The Chief Executive Officer of the Corporation is the only one of the five present members of the board who is an inside director. One of the other directors, Donald J. Kelly performs the functions of the Corporate Secretary and has provided legal services to the Canadian head office of the Corporation. Paul Schrekengost is the President of the west coast distributor of equipment used by the Corporation. The Corporation does not have a significant shareholder.
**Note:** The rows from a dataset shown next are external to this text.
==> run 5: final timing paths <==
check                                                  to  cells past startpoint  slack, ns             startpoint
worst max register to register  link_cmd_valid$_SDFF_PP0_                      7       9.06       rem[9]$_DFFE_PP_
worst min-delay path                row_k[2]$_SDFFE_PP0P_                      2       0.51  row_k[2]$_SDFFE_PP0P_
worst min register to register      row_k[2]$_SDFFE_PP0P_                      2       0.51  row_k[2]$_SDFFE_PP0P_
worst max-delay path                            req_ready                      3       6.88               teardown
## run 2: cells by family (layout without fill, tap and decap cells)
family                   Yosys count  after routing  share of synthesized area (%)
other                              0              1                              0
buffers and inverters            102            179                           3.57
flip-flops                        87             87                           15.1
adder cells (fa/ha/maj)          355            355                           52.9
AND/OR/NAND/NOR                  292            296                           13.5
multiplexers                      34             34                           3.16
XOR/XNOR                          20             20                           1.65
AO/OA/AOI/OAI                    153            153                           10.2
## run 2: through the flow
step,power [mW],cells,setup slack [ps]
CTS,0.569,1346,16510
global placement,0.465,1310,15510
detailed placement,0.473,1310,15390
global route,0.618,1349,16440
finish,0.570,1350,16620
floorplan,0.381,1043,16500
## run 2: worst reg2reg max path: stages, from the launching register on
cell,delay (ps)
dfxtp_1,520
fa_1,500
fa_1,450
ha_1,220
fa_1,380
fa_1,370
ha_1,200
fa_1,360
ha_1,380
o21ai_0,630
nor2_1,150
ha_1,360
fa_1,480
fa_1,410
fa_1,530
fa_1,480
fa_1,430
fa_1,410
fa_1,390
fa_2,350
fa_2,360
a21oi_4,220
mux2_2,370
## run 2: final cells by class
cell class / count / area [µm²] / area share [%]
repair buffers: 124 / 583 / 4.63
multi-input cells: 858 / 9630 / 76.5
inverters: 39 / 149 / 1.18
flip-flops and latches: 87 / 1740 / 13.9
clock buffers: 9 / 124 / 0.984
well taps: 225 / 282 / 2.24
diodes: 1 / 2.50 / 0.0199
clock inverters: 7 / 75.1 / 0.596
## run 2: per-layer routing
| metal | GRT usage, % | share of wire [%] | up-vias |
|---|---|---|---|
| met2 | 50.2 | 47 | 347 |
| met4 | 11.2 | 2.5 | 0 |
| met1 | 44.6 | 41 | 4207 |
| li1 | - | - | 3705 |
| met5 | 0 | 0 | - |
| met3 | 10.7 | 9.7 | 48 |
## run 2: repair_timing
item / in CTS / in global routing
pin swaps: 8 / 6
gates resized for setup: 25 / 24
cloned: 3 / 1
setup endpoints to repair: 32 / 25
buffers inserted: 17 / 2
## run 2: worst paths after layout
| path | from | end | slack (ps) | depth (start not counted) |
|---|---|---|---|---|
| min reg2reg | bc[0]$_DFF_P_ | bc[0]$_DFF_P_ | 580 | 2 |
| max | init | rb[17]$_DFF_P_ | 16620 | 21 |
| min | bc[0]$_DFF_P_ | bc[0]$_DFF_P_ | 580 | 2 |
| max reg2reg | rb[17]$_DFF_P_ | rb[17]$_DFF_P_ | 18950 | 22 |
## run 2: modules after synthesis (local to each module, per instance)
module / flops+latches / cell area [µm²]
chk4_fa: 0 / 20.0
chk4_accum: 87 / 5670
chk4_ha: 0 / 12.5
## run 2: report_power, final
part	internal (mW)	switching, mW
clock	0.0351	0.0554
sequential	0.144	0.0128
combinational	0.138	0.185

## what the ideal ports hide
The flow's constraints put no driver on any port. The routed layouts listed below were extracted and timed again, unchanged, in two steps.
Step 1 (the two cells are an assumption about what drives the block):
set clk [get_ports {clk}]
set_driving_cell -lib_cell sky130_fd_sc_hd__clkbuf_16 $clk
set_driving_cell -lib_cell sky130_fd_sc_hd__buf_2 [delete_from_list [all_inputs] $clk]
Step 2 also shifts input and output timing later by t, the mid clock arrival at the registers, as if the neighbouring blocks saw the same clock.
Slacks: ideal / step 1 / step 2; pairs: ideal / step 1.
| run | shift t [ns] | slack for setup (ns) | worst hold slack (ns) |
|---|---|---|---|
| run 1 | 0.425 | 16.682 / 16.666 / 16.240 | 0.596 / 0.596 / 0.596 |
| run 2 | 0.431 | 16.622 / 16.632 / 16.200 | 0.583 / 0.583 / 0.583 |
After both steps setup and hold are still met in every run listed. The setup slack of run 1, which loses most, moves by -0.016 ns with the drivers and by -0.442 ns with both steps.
From an optimization exercise on the open Yosys and OpenROAD flow, aimed at small area; shortcuts taken in it are not production practice.
RTL that was checked went through simulation tests only; none was proved equivalent to the original.
Only the layout flow was run in runs 3 and 4; the RTL was not checked for function there.
The flow treats the clock pin as an ideal source, which a real chip does not have.
Power and IR drop assume default switching activity.

$ cat design/flow/flow/run.sh
#!/bin/bash
# The standard layout with: an area-oriented ABC mapping in synthesis (flow/synth_override.tcl,
# registers unchanged), buf_1 port buffers, and a clock tree of smaller buffers.
set -euo pipefail
{ head -1 synth_recipe.tcl; cat flow/synth_override.tcl; tail -n +2 synth_recipe.tcl; } > my_synth.tcl
sed "s#synth_recipe.tcl#my_synth.tcl#" standard.sh > my_standard.sh
export BUFFER_PORTS_ARGS="-buffer_cell sky130_fd_sc_hd__buf_1"
export CTS_ARGS="${CTS_ARGS_OVERRIDE:--sink_clustering_enable -repair_clock_nets -buf_list sky130_fd_sc_hd__clkbuf_8 -root_buf sky130_fd_sc_hd__clkbuf_8 -dont_use_dummy_load}"
bash my_standard.sh > standard.log 2>&1
$ cat design/flow/flow/synth_override.tcl
# Technology mapping for area: ABC maps with an area-recovering script at the real clock
# period (ps), and adders are left to ABC (no Kogge-Stone carry map, no full-adder
# extraction). Registers, flattening and renaming are exactly the standard synthesis's.
set ::my_abc_script {+strash;&get,-n;&st;&dch,-f;&nf,-R,1000;&put}
proc abc {args} {
  set a {}
  set skip 0
  foreach x $args {
    if {$skip} { set skip 0; continue }
    if {$x eq "-script" || $x eq "-D"} { set skip 1; continue }
    lappend a $x
  }
  yosys abc -script $::my_abc_script -D 8000 {*}$a
}
proc synth {args} {
  set a {}
  set skip 0
  foreach x $args {
    if {$skip} { set skip 0; continue }
    if {$x eq "-extra-map"} { set skip 1; continue }
    lappend a $x
  }
  yosys synth -nofsm -noshare {*}$a
}
proc extract_fa {args} {}
$ cat design/flow/standard.sh
#!/bin/bash
# synth_recipe.tcl (not shown) runs the flow's synth.tcl, then flattens the netlist and writes it again
# the make line also repeats each setting of config.mk as NAME=value (left out here)
make -C /OpenROAD-flow-scripts/flow DESIGN_CONFIG=/design/flow/config.mk WORK_HOME=/design/flow/orfs CLKGATE_MAP_FILE= SYNTH_SCRIPT=/design/flow/synth_recipe.tcl "${@:-finish}"
$ cat design/flow/config.mk
export PLATFORM = sky130hd
export DESIGN_NAME = hpf
export DESIGN_NICKNAME = hpf
export VERILOG_FILES = /design/flow/design.v
export SDC_FILE = /design/flow/constraint.sdc
export NUM_CORES = 4
export LEC_CHECK = 0
export CAP_MARGIN = 20
export CORE_MARGIN = 2
export CORE_UTILIZATION = 40
export SLEW_MARGIN = 20
$ cat design/flow/constraint.sdc
create_clock -name core_clock -period 8.0 [get_ports {clk}]
set_input_delay 1.6000 -clock core_clock [delete_from_list [all_inputs] [get_ports {clk}]]
set_output_delay 1.6000 -clock core_clock [all_outputs]
set_load 0.01 [all_outputs]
3. Individual Unrelated Directors

The Board is responsible for determining whether or not each director is an unrelated director. To do this the Board analyzes all the relationships of the directors with the Corporation and its subsidiaries. David F. Grant is a related director because of his position as the CEO. Donald J. Kelly might be considered to be a related director because of his position as the Secretary of the Corporation although he is not involved with the day-to-day operations of the Corporation, and he receives no compensation for his services as Secretary. The other three directors are unrelated directors. None of the other directors work in the day-to-day operations of the Corporation or receive any fees from the Corporation and none of them is a party to any material contracts with the Corporation. Paul Schrekengost is the president of a company which is the representative for a manufacturer which has supplied equipment to the Corporation.

4. Nominating Committee

The Corporation does not have a nominating committee. Each director may present to the Board as a prospective director candidates possessing qualifications and an interest in serving on the Board.
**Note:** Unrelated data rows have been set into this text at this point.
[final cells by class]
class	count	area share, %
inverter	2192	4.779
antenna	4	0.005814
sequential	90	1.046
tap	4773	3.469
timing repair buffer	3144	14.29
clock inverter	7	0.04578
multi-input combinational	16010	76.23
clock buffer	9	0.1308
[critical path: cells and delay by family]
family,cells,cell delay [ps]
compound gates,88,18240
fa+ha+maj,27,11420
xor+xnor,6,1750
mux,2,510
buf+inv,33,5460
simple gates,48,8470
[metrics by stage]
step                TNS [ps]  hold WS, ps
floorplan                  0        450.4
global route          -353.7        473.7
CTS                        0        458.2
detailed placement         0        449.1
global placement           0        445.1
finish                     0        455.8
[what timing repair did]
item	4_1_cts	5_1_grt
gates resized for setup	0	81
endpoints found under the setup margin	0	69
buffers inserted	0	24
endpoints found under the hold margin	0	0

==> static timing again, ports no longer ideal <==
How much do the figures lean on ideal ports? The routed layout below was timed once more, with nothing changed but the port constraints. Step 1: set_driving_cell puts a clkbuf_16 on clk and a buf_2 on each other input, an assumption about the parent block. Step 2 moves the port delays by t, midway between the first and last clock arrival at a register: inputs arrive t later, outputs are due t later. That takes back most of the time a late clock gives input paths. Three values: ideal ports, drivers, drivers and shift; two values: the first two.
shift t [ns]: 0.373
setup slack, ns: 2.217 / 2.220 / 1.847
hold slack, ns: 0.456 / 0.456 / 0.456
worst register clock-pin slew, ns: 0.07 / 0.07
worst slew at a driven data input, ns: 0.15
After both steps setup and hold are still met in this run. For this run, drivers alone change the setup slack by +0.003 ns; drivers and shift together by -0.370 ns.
5. Assessing the Board's Effectiveness

Having regard to the relatively small size of the Board, the board as a whole assumes responsibility for assessing the effectiveness of its individual members.

6. Orientation and Education of Directors

Senior management makes regular presentations to the Board at its meetings and all directors are encouraged to communicate directly with management and other staff. Directors are invited to tour the Corporation's facilities and to familiarize themselves with the details of the Corporation's operations.

7. Effective Board Size

Having regard to the Corporation's relatively small size it is appropriate that the Board not be large. As an Alberta corporation carrying on its business through subsidiaries outside of Canada it is a requirement that at least one third of the Board be resident Canadians. The current Board composition of two resident Canadians and three members resident outside of Canada permits the board to operate in a prudent and effective manner.
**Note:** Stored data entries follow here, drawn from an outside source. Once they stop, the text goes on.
This is an optimization exercise on Yosys and OpenROAD, whose aim is small area, not a production implementation. At most, simulation tests tie the RTL to the original design; equivalence was not proved. No activity file was given, so power comes from the tool's default toggle rates. The clock port is modelled as an ideal driver; clocking choices that lean on that would not hold on a real chip.

Design bp_scanner, start of the top module:
module bp_scanner (
    input  wire        clk,
    input  wire        rst,            
    input  wire        scan_init,      
    input  wire        scan_tick,      
    input  wire [15:0] cols,           
    input  wire        hnd_key_down,   
    input  wire        hnd_key_up,     
    output reg  [3:0]  row_sel,        
    output reg         ev_valid,       
    output wire [3:0]  ev_row,         
    output wire [15:0] ev_down,        
    output reg  [15:0] ev_up           
);
    localparam ROWS = 16;
    localparam COLS = 16;
    localparam W    = 3 * COLS;
    localparam [2:0] S_U0 = 3'd0;
    localparam [2:0] S_U1 = 3'd1;
    localparam [2:0] S_U2 = 3'd3;
    localparam [2:0] S_U3 = 3'd7;
    localparam [2:0] S_D0 = 3'd5;
    localparam [2:0] S_D1 = 3'd6;
    localparam [2:0] S_D2 = 3'd2;
    localparam [2:0] S_DS = 3'd4;
    wire do_init = rst | scan_init;
    wire do_tick = scan_tick & ~do_init;
    reg  [ROWS*W-1:0] ring;
    wire [W-1:0] row_next;
    wire [COLS-1:0] up_vec;
    reg first_pass;
    always @(posedge clk) begin
        if (scan_tick)
            ring <= {row_next, ring[ROWS*W-1:W]};
    end
    genvar g;
    generate
        for (g = 0; g < COLS; g = g + 1) begin : g_col
            wire [2:0] k = ring[g*3 +: 3];
            wire       s = cols[g];
            reg  [2:0] nk;
            reg        up;
            always @(*) begin
                up = 1'b0;
                if (first_pass) begin
                    nk = s ? S_D0 : S_U0;
                end else begin
                    case (k)
                        S_U0: begin nk = s ? S_U1 : S_U0; end
                        S_U1: begin nk = s ? S_U2 : S_U0; end
                        S_U2: begin nk = s ? S_U3 : S_U0; end
                        S_U3: begin nk = s ? (hnd_key_down ? S_DS : S_D0) : S_U0; end
                        S_D0: begin nk = s ? S_D0 : S_D1; end
                        S_D1: begin nk = s ? S_D0 : S_D2; end
                        S_D2: begin nk = s ? S_D0 : S_U0; up = ~s; end
                        S_DS: begin nk = s ? S_D0 : S_D1; end
                        default: nk = S_U0;
                    endcase
                end
            end
            assign row_next[g*3 +: 3] = nk;
  ...
Size in the first run: roughly 1100 cells after synthesis, ~790 flip-flops, about 25000 µm² of cells after synthesis.
==> module bp_scanner, before the edit <==
module bp_scanner (
    input  wire        clk,
    input  wire        rst,            
    input  wire        scan_init,      
    input  wire        scan_tick,      
    input  wire [15:0] cols,           
    input  wire        hnd_key_down,   
    input  wire        hnd_key_up,     
    output reg  [3:0]  row_sel,        
    output reg         ev_valid,       
    output wire [3:0]  ev_row,         
    output wire [15:0] ev_down,        
    output reg  [15:0] ev_up           
);
    localparam ROWS = 16;
    localparam COLS = 16;
    localparam W    = 3 * COLS;
    localparam [2:0] S_U0 = 3'd0;
    localparam [2:0] S_U1 = 3'd1;
    localparam [2:0] S_U2 = 3'd3;
    localparam [2:0] S_U3 = 3'd7;
    localparam [2:0] S_D0 = 3'd5;
    localparam [2:0] S_D1 = 3'd6;
    localparam [2:0] S_D2 = 3'd2;
    localparam [2:0] S_DS = 3'd4;
    wire do_init = rst | scan_init;
    wire do_tick = scan_tick & ~do_init;
    reg  [ROWS*W-1:0] ring;
    wire [W-1:0] row_next;
    wire [COLS-1:0] up_vec;
    reg first_pass;
    always @(posedge clk) begin
        if (scan_tick)
            ring <= {row_next, ring[ROWS*W-1:W]};
    end
    genvar g;
    generate
        for (g = 0; g < COLS; g = g + 1) begin : g_col
            wire [2:0] k = ring[g*3 +: 3];
            wire       s = cols[g];
            reg  [2:0] nk;
            reg        up;
            always @(*) begin
                up = 1'b0;
                if (first_pass) begin
                    nk = s ? S_D0 : S_U0;
                end else begin
                    case (k)
                        S_U0: begin nk = s ? S_U1 : S_U0; end
                        S_U1: begin nk = s ? S_U2 : S_U0; end
                        S_U2: begin nk = s ? S_U3 : S_U0; end
                        S_U3: begin nk = s ? (hnd_key_down ? S_DS : S_D0) : S_U0; end
                        S_D0: begin nk = s ? S_D0 : S_D1; end
                        S_D1: begin nk = s ? S_D0 : S_D2; end
                        S_D2: begin nk = s ? S_D0 : S_U0; up = ~s; end
                        S_DS: begin nk = s ? S_D0 : S_D1; end
                        default: nk = S_U0;
                    endcase
                end
            end
            assign row_next[g*3 +: 3] = nk;
            assign up_vec[g] = up;
            assign ev_down[g] = (ring[(ROWS-1)*W + g*3 +: 3] == S_DS);
        end
    endgenerate
    assign ev_row = row_sel - 4'd1;
    always @(posedge clk) begin
        ev_up <= up_vec & {COLS{hnd_key_up}};
        if (do_init) begin
            row_sel    <= 4'd0;
            ev_valid   <= 1'b0;
            first_pass <= 1'b1;
        end else if (do_tick) begin
            row_sel    <= row_sel + 4'd1;
            ev_valid   <= 1'b1;
            if (row_sel == ROWS - 1)
                first_pass <= 1'b0;
        end else begin
            ev_valid   <= 1'b0;
        end
    end
endmodule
8. Compensation of Directors

To the Corporation's present stage of development compensation has been restricted to participation in the Corporation's stock option plan. As the Corporation matures to a dividend paying entity the subject of other possible forms of compensation will be considered at a minimum of one meeting each year.

9. Committees

Having regard to the relatively small size of the Board the only committee established at the present time is the Audit Committee which is made up entirely of outside directors, Norman Goodrich, Paul Schrekengost and Donald Kelly. The committee meets four times each year with the auditor and the Chief Financial Officer to review the Corporation's annual consolidated financial statements and the recommendations of the auditors and to recommend approval of the statements by the Board.

10. Approach to Corporate Governance

The Board as a whole has assumed responsibility for the development of governance issues.

11. Position Descriptions

The Board, including the CEO, is responsible for defining the role of the CEO, in particular with respect to the allocation of functions between the CEO and the President and Chief Operating Officer.

12. Board Independence

Any two directors may convene a meeting of the Board members apart from the Chairman and CEO should it be considered necessary and any such meeting of outside directors may appoint a Lead Director should it be found appropriate.

13. Audit Committee

The Board has an audit committee, the composition and function of which is discussed under Item 9 above.

14. Outside Advisors

Any director may hire outside advisers which may be at the Corporation's expense upon the approval of one other director. To date no director has found it necessary to seek outside advice.